» **EXERCISE**: Write out every line exactly, from the first line of the records below through the line that contains "logic | 0.548 | 0.440 | 0.108".

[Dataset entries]

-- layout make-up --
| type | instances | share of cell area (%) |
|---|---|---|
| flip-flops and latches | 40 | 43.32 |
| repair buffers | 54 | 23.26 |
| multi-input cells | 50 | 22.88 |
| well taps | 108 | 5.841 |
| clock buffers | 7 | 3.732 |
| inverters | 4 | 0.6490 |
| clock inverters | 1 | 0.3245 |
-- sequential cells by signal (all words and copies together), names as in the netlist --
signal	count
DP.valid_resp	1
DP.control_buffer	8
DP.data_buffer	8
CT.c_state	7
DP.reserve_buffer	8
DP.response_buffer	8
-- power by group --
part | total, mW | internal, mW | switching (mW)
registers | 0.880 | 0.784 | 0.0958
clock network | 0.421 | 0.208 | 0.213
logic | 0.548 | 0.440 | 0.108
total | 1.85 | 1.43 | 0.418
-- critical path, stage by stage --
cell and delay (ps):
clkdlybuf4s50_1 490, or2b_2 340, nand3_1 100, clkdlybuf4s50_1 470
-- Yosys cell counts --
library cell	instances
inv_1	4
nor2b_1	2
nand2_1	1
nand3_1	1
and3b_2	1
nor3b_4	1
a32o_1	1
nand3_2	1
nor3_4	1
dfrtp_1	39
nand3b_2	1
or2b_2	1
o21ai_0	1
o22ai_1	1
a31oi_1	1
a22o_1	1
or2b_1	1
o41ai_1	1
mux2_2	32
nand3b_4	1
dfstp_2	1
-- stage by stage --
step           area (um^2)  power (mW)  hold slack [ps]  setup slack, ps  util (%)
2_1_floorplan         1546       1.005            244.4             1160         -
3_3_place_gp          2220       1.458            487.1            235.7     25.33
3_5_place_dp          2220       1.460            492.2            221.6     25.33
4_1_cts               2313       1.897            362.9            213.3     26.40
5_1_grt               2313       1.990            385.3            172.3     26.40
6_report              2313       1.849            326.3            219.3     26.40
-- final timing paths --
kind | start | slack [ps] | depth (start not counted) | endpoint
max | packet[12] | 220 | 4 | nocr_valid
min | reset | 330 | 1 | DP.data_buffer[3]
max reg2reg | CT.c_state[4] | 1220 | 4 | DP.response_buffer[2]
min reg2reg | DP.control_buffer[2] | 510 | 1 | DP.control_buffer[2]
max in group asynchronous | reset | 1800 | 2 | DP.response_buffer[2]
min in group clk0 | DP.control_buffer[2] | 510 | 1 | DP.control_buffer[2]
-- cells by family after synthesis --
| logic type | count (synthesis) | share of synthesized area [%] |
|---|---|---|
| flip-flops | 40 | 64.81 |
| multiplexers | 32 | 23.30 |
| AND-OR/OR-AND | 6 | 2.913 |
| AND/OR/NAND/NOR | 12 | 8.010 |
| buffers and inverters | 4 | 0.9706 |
==> /design/flow/design.v <==
module transmitter (
    clk,
    i_DV,
    i_Byte, 
    o_Sig_Active,
    o_Serial_Data,
    o_Sig_Done
    );
    parameter FREQUENCY = 8;
    input clk;
    input i_DV;
    input [7:0] i_Byte; 
    output o_Sig_Active;
    output reg o_Serial_Data;
    output o_Sig_Done;
    reg [7:0] r_Counter = 0;
    reg [2:0] r_Index = 0;
    reg [7:0] r_Data = 0;
    reg r_Done = 0;
    reg r_Active = 0;
    reg [2:0] r_State = 0;
    reg [2:0] r_State_Idle = 3'b000;
    reg [2:0] r_State_Start = 3'b001;
    reg [2:0] r_Start_Data_Bits = 3'b010;
    reg [2:0] r_State_Stop_Bit = 3'b011;
    reg [2:0] r_State_Refresh = 3'b100;
    always @(posedge clk) begin
        case (r_State)
            r_State_Idle: begin
                o_Serial_Data <= 1'b1;         
                r_Done <= 1'b0;
                r_Counter <= 0;
                r_Index <= 0;
                if (i_DV == 1'b1) begin
                    r_Active <= 1'b1;
                    r_Data <= i_Byte;
                    r_State <= r_State_Start;
                end
                else
                    r_State <= r_State_Idle;
            end 
            r_State_Start: begin
                o_Serial_Data <= 1'b0;
                if (r_Counter < FREQUENCY-1) begin
                    r_Counter <= r_Counter + 1;
                    r_State <= r_State_Start;
                end
                else begin
                    r_Counter <= 0;
                    r_State <= r_Start_Data_Bits;
                end
            end 
            r_Start_Data_Bits: begin
                o_Serial_Data <= r_Data[r_Index];
                if (r_Counter < FREQUENCY-1) begin
                    r_Counter <= r_Counter + 1;
                    r_State <= r_Start_Data_Bits;
                end
                else begin
                    r_Counter <= 0;
                    if (r_Index < 7) begin
                        r_Index <= r_Index + 1;
                        r_State <= r_Start_Data_Bits;
                    end
                    else begin
                        r_Index <= 0;
                        r_State <= r_State_Stop_Bit;
                    end
                end
            end 
            r_State_Stop_Bit: begin
                o_Serial_Data <= 1'b1;
                if (r_Counter < FREQUENCY-1) begin
                    r_Counter <= r_Counter + 1;
                    r_State <= r_State_Stop_Bit;
                end
                else begin
                    r_Done <= 1'b1;
                    r_Counter <= 0;
                    r_State <= r_State_Refresh;
                    r_Active <= 1'b0;
                end
            end 
            r_State_Refresh: begin
                r_Done <= 1'b1;
                r_State <= r_State_Idle;
            end
            default:
                r_State <= r_State_Idle;
        endcase
    end
    assign o_Sig_Active = r_Active;
    assign o_Sig_Done   = r_Done;
endmodule
==> /design/flow/run.sh <==
#!/bin/bash
# OpenROAD 26Q1-2900-gdf79404cd8, Yosys 0.63+post, stock flow scripts
make -C /OpenROAD-flow-scripts/flow DESIGN_CONFIG=/design/flow/config.mk WORK_HOME=/design/flow/orfs finish
==> /design/flow/config.mk <==
export PLATFORM = sky130hd
export DESIGN_NAME = transmitter
export DESIGN_NICKNAME = transmitter
export VERILOG_FILES = /design/flow/design.v
export SDC_FILE = /design/flow/constraint.sdc
export NUM_CORES = 4
export LEC_CHECK = 1
export CORE_AREA = 10 10 84 84
export DIE_AREA = 0 0 94 94
==> /design/flow/constraint.sdc <==
current_design transmitter

set clk_period 3.5
set clk_io_pct 0.2

create_clock -name clk0 -period $clk_period [get_ports {clk}]

set non_clock_inputs [all_inputs -no_clocks]
set_input_delay [expr $clk_period * $clk_io_pct] -clock clk0 $non_clock_inputs
set_output_delay [expr $clk_period * $clk_io_pct] -clock clk0 [all_outputs]
==> results.txt <==
max cap viols: 0
yosys stat chip area: 1030 sq um
P_int: 592 uW
power per standard cell area: 665 nW/um^2
R2R depth: 5
Peak VDD IR: 303 uV
fin crit share: 51.4%
post_cts resized: 0
ao+oa area frac: 12.1%
DP Wirelength: 1290 um
setup TNS: 0 ns
reg-to-reg endpoint: r_Active
Hold Violations, Final: 0
crit path launch: o_Serial_Data
# rows: 26
largest net degree at the start of global routing: 15
wire per inst: 9.98 um
cts-stage hold buffer count: 0
ys flops: 25
via density per instance: 4.04
Worst R2R Setup Slack: 1.73 ns
OpenROAD warning count: 25
Clock Latency Late Sink: 0.26 ns
Die Wd: 94 um
crit path DAT: 1.10 ns
most used flip-flop cell: dfxtp_1
Cell Area, Synth: 1030 sq um
DP Area: 1230 sq um
number of buffers created by CTS: 3
Flop area: 591 sq um
core area: 5200 sq um
NetSw: 256 uW
crit path kind: reg -> out
Port Buffers: 12
die span in y: 94 um
CTS Sinks: 25
DRT antenna net count: 0
Residual DRC: 0
Peak Freq: 556 MHz
Pleak: 0.460 nW
crit path cell chain: clkdlybuf4s50_1
H-tree depth: 1
async set-reset flop share out of synthesis: 0%
dpl cells: 164
distinct lib cells: 35
CTS Buffer Depth: 2
Comb pwr share: 29.5%
YS warnings: 1
Synth Area in Adders: 2.42%
Area growth syn-to-layout: 23.5%
CP startpoint kind: register
Clk network pwr share: 19.2%
Vias: 679
Max FO, Critical Path: 2
final setup fails: 0
RSZ-0062 raised after global routing: false
most frequent cells in the layout: 16 x dfxtp_1, 14 x nor2_1, 12 x clkdlybuf4s50_1, 9 x edfxtp_1
Syn Area/Cell: 12.3 sq um
IO Count: 13
top cells, area: dfxtp_1 31%, edfxtp_1 26%, mux4_1 5.1%
cells in synth_stat.txt: 84
post-layout min period: 1.80 ns
most numerous logic cell after layout: dfxtp_1
Root Buffer: clkbuf_8
Yosys top cell area share: 31.0%
Starting DRT DRC Count: 14
Worst path slowest cell: clkdlybuf4s50_1
worst r2r src: r_Counter[0]
Critical Path Sink: o_Serial_Data
layout cell share with drive strength beyond 1: 11.2%
count of pins over their slew limit: 0
area leader, netlist: dfxtp_1
post-route cell area: 1270 sq um
Top non-seq family: simple AND/OR/NAND/NOR gates
global placement routability congestion: 0.822
Slew Limit Headroom: 69.3%
routed wire length: 1680 um
crit-path max cell delay: 0.49 ns
Worst path top cell family by delay: buffers and inverters
Chip Area: 8840 sq um
total gr overflow: 0
worst path required time: 2.80 ns
Synth Seq Share: 57.2%
logic depth of the worst path, buffers included: 1
antenna violations before repair: 0
logic area: 423 sq um
Global Route Usage Sum: 3.93%
first-pass GRT wire length: 2930 um
CTS tree: yes
fin cells: 168
number of synthesized flops with an enable pin: 9
Reg power frac: 51.3%
cell count after synthesis: 84
CP Capture Type: output port
CP Buf/Inv Count: 1
XOR/XNOR share of the synthesized area: 2.55%
Net Sw Frac: 30.2%
Setup Fix Bufs, Post-CTS: 0
vias in the first global route: 685
Worst Tran Pin Value: 0.458 ns
FP Core Util: 19.8%
Clk pin slew, worst setup/hold paths: 0.08 ns
status: finished clean
Ant. Diodes: 0
skew final: 0.00479 ns
iteration count of the initial detailed-routing pass: 4
Filler Cell Count: 548
mux frac, synth: 7.15%
simple share: 16.7%
Hold WC Path Type: reg -> reg
-- flip-flops by register name, indices dropped and copies added, names as in the netlist --
signal / flops
r_Counter: 8
o_Serial_Data: 1
r_Done: 1
r_Index: 3
r_State: 3
r_Data: 8
r_Active: 1
-- synthesized netlist by cell type, types with 2 or more instances --
cell type	count
a21oi_1	3
nor3_1	2
nor2_1	14
a32o_1	2
and2_1	2
dfxtp_1	16
edfxtp_1	9
inv_1	2
a31oi_1	2
mux4_1	2
xnor2_1	3
ha_1	2
nor2b_1	3
-- layer usage --
metal  GRT usage [%]  vias up  part of all wire (%)
met5               0        -                     0
met4            1.14        0                  0.95
met3            1.62        2                   7.5
met2            5.47       25                    40
met1            5.50      314                    51
li1                -      338                     -
-- power groups by stage --
stage         clock, mW  sequential [mW]  combinational (mW)
CTS               0.170            0.435               0.253
global route      0.179            0.445               0.284
finish            0.163            0.435               0.250
-- worst register-to-register path, cell delays in order (launching register included) --
cell and delay, ns:
dfxtp_1 0.38, ha_1 0.21, a21oi_1 0.15, a21boi_0 0.42
nand3b_1 0.21, nand2b_1 0.13
-- stage by stage --
stage                     hold slack [ns]  setup slack [ns]  power (mW)  utilization (%)
after floorplan                     0.438              1.99       0.615                -
after global placement              0.461              1.56       0.684             23.6
after detailed placement            0.461              1.50       0.691             23.6
after CTS                           0.481              1.69       0.858             24.5
after global routing                0.514              1.56       0.908             24.5
final                               0.488              1.70       0.848             24.5
-- cell families (layout without fill, tap and decap cells) --
family	after synthesis	in the layout
adders and majority gates	2	2
and+or+nand+nor	30	30
DFF	25	25
xor gates and xnor gates	3	3
buffers and inverters	4	18
AOI/OAI and AO/OA	16	16
muxes	4	4
-- layout make-up --
type                            instances  share of cell area (%)
Tap cell                               70                    6.87
Inverter                                2                   0.589
Timing Repair Buffer                   12                    9.42
Sequential cell                        25                    46.3
Clock buffer                            3                    3.24
Clock inverter                          1                   0.393
Multi-Input combinational cell         55                    33.2
-- worst min-delay path by stage --
stage / start / end / slack [ns] / cells past startpoint
after CTS: r_Counter[7] / r_Counter[7] / 0.48 / 2
after global routing: r_Counter[1] / r_Counter[1] / 0.51 / 1
final: r_Counter[7] / r_Counter[7] / 0.49 / 2
Power and IR drop assume default switching activity.
<file path="design/flow/config.mk">
export PLATFORM = sky130hd
export DESIGN_NAME = receiver
export DESIGN_NICKNAME = receiver
export VERILOG_FILES = /design/flow/design.v
export SDC_FILE = /design/flow/constraint.sdc
export NUM_CORES = 4
export LEC_CHECK = 1
export CORE_UTILIZATION = 30
</file>
<file path="design/flow/constraint.sdc">
current_design receiver

set clk_period 2.8
set clk_io_pct 0.2

create_clock -name clk0 -period $clk_period [get_ports {clk}]

set non_clock_inputs [all_inputs -no_clocks]
set_input_delay [expr $clk_period * $clk_io_pct] -clock clk0 $non_clock_inputs
set_output_delay [expr $clk_period * $clk_io_pct] -clock clk0 [all_outputs]
</file>
<file path="design/flow/design.v">
module receiver (
    clk,
    i_Serial_Data,
    o_DV,
    o_Byte
    );
    parameter FREQUENCY = 8;
    input clk;
    input i_Serial_Data;
    output o_DV;
    output [7:0] o_Byte;
    reg r_Data_Temp = 1'b1;
    reg r_Data   = 1'b1;
    reg r_DV = 0;
    reg [7:0] r_Counter = 0;
    reg [2:0] r_Index = 0; 
    reg [7:0] r_Byte = 0;
    reg [2:0] r_State = 0;
    reg [2:0] r_State_Idle = 3'd0;
    reg [2:0] r_State_Start = 3'd1;
    reg [2:0] r_State_Start_Bits = 3'd2;
    reg [2:0] r_State_Stop_Bit = 3'd3;
    reg [2:0] r_State_Refresh = 3'd4;
    always @(posedge clk) begin
        r_Data_Temp <= i_Serial_Data;
        r_Data <= r_Data_Temp;
    end
    always @(posedge clk) begin
        case (r_State)
            r_State_Idle: begin
                r_DV <= 1'b0;
                r_Counter <= 0;
                r_Index <= 0;
                if (r_Data == 1'b0)          
                    r_State <= r_State_Start;
                else
                    r_State <= r_State_Idle;
            end
            r_State_Start: begin
                if (r_Counter == FREQUENCY/2) begin
                    if (r_Data == 1'b0) begin
                        r_Counter <= 0; 
                        r_State <= r_State_Start_Bits;
                    end
                    else
                        r_State <= r_State_Idle;
                end
                else begin
                    r_Counter <= r_Counter + 1;
                    r_State <= r_State_Start;
                end
            end 
            r_State_Start_Bits: begin
                if (r_Counter < FREQUENCY-1) begin
                    r_Counter <= r_Counter + 1;
                    r_State <= r_State_Start_Bits;
                end
                else begin
                    r_Counter <= 0;
                    r_Byte[r_Index] <= r_Data;
                    if (r_Index < 7) begin
                        r_Index <= r_Index + 1;
                        r_State <= r_State_Start_Bits;
                    end
                    else begin
                        r_Index <= 0;
                        r_State <= r_State_Stop_Bit;
                    end
                end
            end 
            r_State_Stop_Bit: begin
                if (r_Counter < FREQUENCY-1) begin
                    r_Counter <= r_Counter + 1;
                    r_State <= r_State_Stop_Bit;
                end
                else begin
                    if (r_Data == 1'b1)    
                    r_DV <= 1'b1;
                    r_Counter <= 0;
                    r_State <= r_State_Refresh;
                end
            end 
            r_State_Refresh: begin
                r_DV <= 1'b0;
                r_State <= r_State_Idle;
            end
            default :
                r_State <= r_State_Idle;
        endcase
    end   
    assign o_DV = r_DV;
    assign o_Byte = r_Byte;
endmodule 
</file>
<file path="design/flow/run.sh">
#!/bin/bash
# OpenROAD 26Q1-2900-gdf79404cd8, Yosys 0.63+post, stock flow scripts
make -C /OpenROAD-flow-scripts/flow DESIGN_CONFIG=/design/flow/config.mk WORK_HOME=/design/flow/orfs finish
</file>
==> Changelog: implementation <==
### Physical design

* Outcome: finished clean
* Chip area estimate from yosys synthesis at 0.00136 mm^2
* FF/Latch Area at roughly 580 um^2
* R2R depth at 5
* Count of nets left with antenna violations after detail routing at 0
* Wire length of the first global-routing pass at 4330 um
* Total negative slack at 0 ns
* Reg-to-reg endpoint: r_Byte[4]
* Kind of cell adding the most delay to the critical path: flip-flops
* Count of maximum capacitance violations at 0
* Gate count after technology mapping at 140
* Hold/Removal Path Class: reg -> reg
* Total number of vias at ~1000
* Filler Cell Count at between 400 and 500
* Number of buffers created by CTS at 3
* Cell count in the Yosys report at around 140
* Async S/R FF share, synth at 0%
* Final setup skew at ~0.0011 ns
* Max rail drop VDD at 0.251 mV
* Top cell type's share of synthesized area at between 20 and 25%
* WP data arrival at 2.04 ns
* Startpoint of the worst-slack reg-to-reg timing path: r_Index[0]
* Placement Rows at 24
* Core box area at approximately 0.0044 mm^2
* Total detailed-routing wirelength at around 2400 um
* Sum of buffers and inverters on the critical path at 1
* Synth Register Bits at 25
* Number of buffers on the longest clock path at 2
* Hold slack final at 0.336 ns
* Hold path start: r_Data_Temp
* Most instantiated cells after synthesis: dfxtp_1, nand2_1, edfxtp_1, nor2_1, o21ai_0
* Number of OpenROAD warnings at 29
* Final Wtd Congestion at about 0.84
* Tmin final at between 2 and 2.5 ns
* Summed instance area of the synthesized netlist at 0.00136 mm^2
* Number of synthesized flops with an enable pin at 8
* Overflow left after global routing at 0
* Worst EP required at 2.83 ns
* Clock latency on the worst-skew pair at 0.27 ns
* Largest net degree at the start of global routing at 16
* Antenna diodes at 0
* Vias in the first global route at 968
* Half-perimeter wire length of the detailed placement result at about 1700 um
* CTS tree: built
* Syn. warnings at 1
* Count of instances resized after the clock tree is built at 0
* Cell depth of the worst hold path at 0
* Die Area at 0.00482 mm^2
* CP Max Fanout at 10
* Vertical die dimension at 69.4 um
* Dominant synthesized flop cell: dfxtp_1
* Proportion of synthesized chip area in sequential cells at 42.6%
* Worst hold endpoint: r_Data
* Max transition margin at a little over two fifths
* Total power density per cell area at roughly 660 mW/mm^2
* Number of hold buffers added after CTS at 0
* Global-route usage over all layers at between 10% and 20%
* Kind of launch point of the worst setup path: flop
* # Post-CTS Setup Buffers at 0
* Level count of the clock H-tree at 1
* Cells along the critical path: inv_1, ha_1, xor2_1, nor4_1, mux2_2
* Standard cell with the maximum stage delay on the critical path: dfxtp_1
* Final cell area excluding filler cells at between 0.0015 and 0.002 mm^2
* I/O pin total at 11
* Share of the clock period used by the worst path at roughly 72%
* Count of final max-slew check failures at 0
* Number of unique standard cell types used by synthesis at approximately 48
* Share of cells above drive strength 1 at 14.9%
* Number of hold-slack violations in the final timing report at 0
* Pre-Place Util at 31.3%
* Area of placed instances at 0.00150 mm^2
* RSZ-0062 raised after global routing: false
* Leakage power figure at about 0.54 nW
* Clock transition at path regs at approximately 0.090 ns
* Critical Path End Type: flop
* Syn avg cell area at a little under 10 um^2
* Maximum frequency from static timing analysis at about 500 MHz
* Average vias per placed instance at 5.12
* Clk root buf: clkbuf_8
* Transition time at the pin with the least slew margin at around 0.84 ns
* Largest stage delay, worst path at approximately 0.53 ns
* Total setup violations reported at the end of the flow at 0
* X dimension of the die at 69.4 um
* Remaining design rule violation count at 0
* Critical path class: reg -> reg
* Main area contributors: dfxtp_1, edfxtp_1, ha_1
* Average wire per standard cell at 12.0 um
* Number of design-rule violations left by the first detailed-router iteration at 50
* Number of antenna violations at the first check in global routing at 0
* Synth-to-layout area growth at 13.5%
* Quantity of I/O buffers inserted on ports at 10
* Dominant cell type by area after synthesis: dfxtp_1
* Combined area of the multi-input logic cells at a little over 700 um^2
* Total iterations of the first detailed-routing run at 4
* Logic depth of the worst path, buffers included at 5
* Internal reg-to-reg setup slack at ~0.79 ns
* TritonCTS sink count at 25
-- cell families (layout without fill, tap and decap cells) --
family | count (synthesis) | count (layout) | share of synthesized area, %
compound gates | 33 | 33 | 19.5
xor+xnor | 5 | 5 | 3.21
fa+ha+maj | 6 | 6 | 5.50
buf+inv | 13 | 21 | 4.40
flops | 25 | 25 | 42.6
mux | 2 | 2 | 1.65
simple gates | 56 | 56 | 23.1
-- power by group --
group	total, mW	switching (mW)	internal (mW)
registers	0.496	0.0768	0.419
clock network	0.218	0.117	0.101
logic	0.309	0.174	0.135
-- per-stage QoR --
step	util (%)	total power, mW	instances	setup WS, ns
after floorplan	-	0.749	140	0.829
final	35.5	1.02	200	0.787
after global placement	34.4	0.800	196	0.856
after global routing	35.5	1.10	200	0.647
after CTS	35.5	1.03	200	0.789
after detailed placement	34.4	0.811	196	0.801
-- layout by cell type, fill, tap and decap left out, types with 3 or more instances in the layout --
cell / netlist / routed
nand2_1: 17 / 17
dfxtp_1: 17 / 17
clkdlybuf4s50_1: 0 / 10
nor2_1: 8 / 8
o21ai_0: 8 / 8
edfxtp_1: 8 / 8
nand3_1: 6 / 6
ha_1: 6 / 6
inv_1: 5 / 5
nor3_1: 4 / 4
xnor2_1: 4 / 4
nor2b_1: 3 / 3
nor4_1: 3 / 3
nand2b_1: 3 / 3
a21oi_1: 3 / 3
clkbuf_8: 0 / 3
-- sequential cells by signal, summed over array words and instances, names as in the netlist --
signal / count
r_State: 3
r_Byte: 8
r_Counter: 8
r_Index: 3
r_DV: 1
r_Data: 1
r_Data_Temp: 1
-- layer usage --
| layer | share of wire (%) | GRT usage, % | vias to the layer above |
|---|---|---|---|
| met5 | 0 | 0 | - |
| li1 | - | - | 526 |
| met1 | 50 | 16.0 | 481 |
| met3 | 3.9 | 2.21 | 0 |
| met2 | 46 | 17.5 | 16 |
| met4 | 0 | 0.680 | 0 |
-- cell type report --
class | instances | area share (%)
repair buffers | 11 | 6.95
flip-flops and latches | 25 | 37.5
well taps | 52 | 4.20
clock buffers | 3 | 2.67
inverters | 6 | 1.46
clock inverters | 1 | 0.485
multi-input cells | 102 | 46.7
-- worst max-delay path by stage --
| stage | start | end | slack [ns] |
|---|---|---|---|
| CTS | r_Index[0] | r_Byte[4] | 0.79 |
| global route | r_Index[0] | r_Byte[0] | 0.65 |
| finish | r_Index[0] | r_Byte[4] | 0.79 |
-- worst reg2reg max path: cells and delay by family (launching register included) --
kind | cells | cell delay (ns)
adders and majority gates | 1 | 0.25
buffers and inverters | 1 | 0.11
DFF | 1 | 0.53
muxes | 1 | 0.37
and+or+nand+nor | 1 | 0.29
xor gates and xnor gates | 1 | 0.22
Power and IR drop assume default switching activity.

» **RESPONSE TO THE EXERCISE**:
-- layout make-up --
| type | instances | share of cell area (%) |
|---|---|---|
| flip-flops and latches | 40 | 43.32 |
| repair buffers | 54 | 23.26 |
| multi-input cells | 50 | 22.88 |
| well taps | 108 | 5.841 |
| clock buffers | 7 | 3.732 |
| inverters | 4 | 0.6490 |
| clock inverters | 1 | 0.3245 |
-- sequential cells by signal (all words and copies together), names as in the netlist --
signal	count
DP.valid_resp	1
DP.control_buffer	8
DP.data_buffer	8
CT.c_state	7
DP.reserve_buffer	8
DP.response_buffer	8
-- power by group --
part | total, mW | internal, mW | switching (mW)
registers | 0.880 | 0.784 | 0.0958
clock network | 0.421 | 0.208 | 0.213
logic | 0.548 | 0.440 | 0.108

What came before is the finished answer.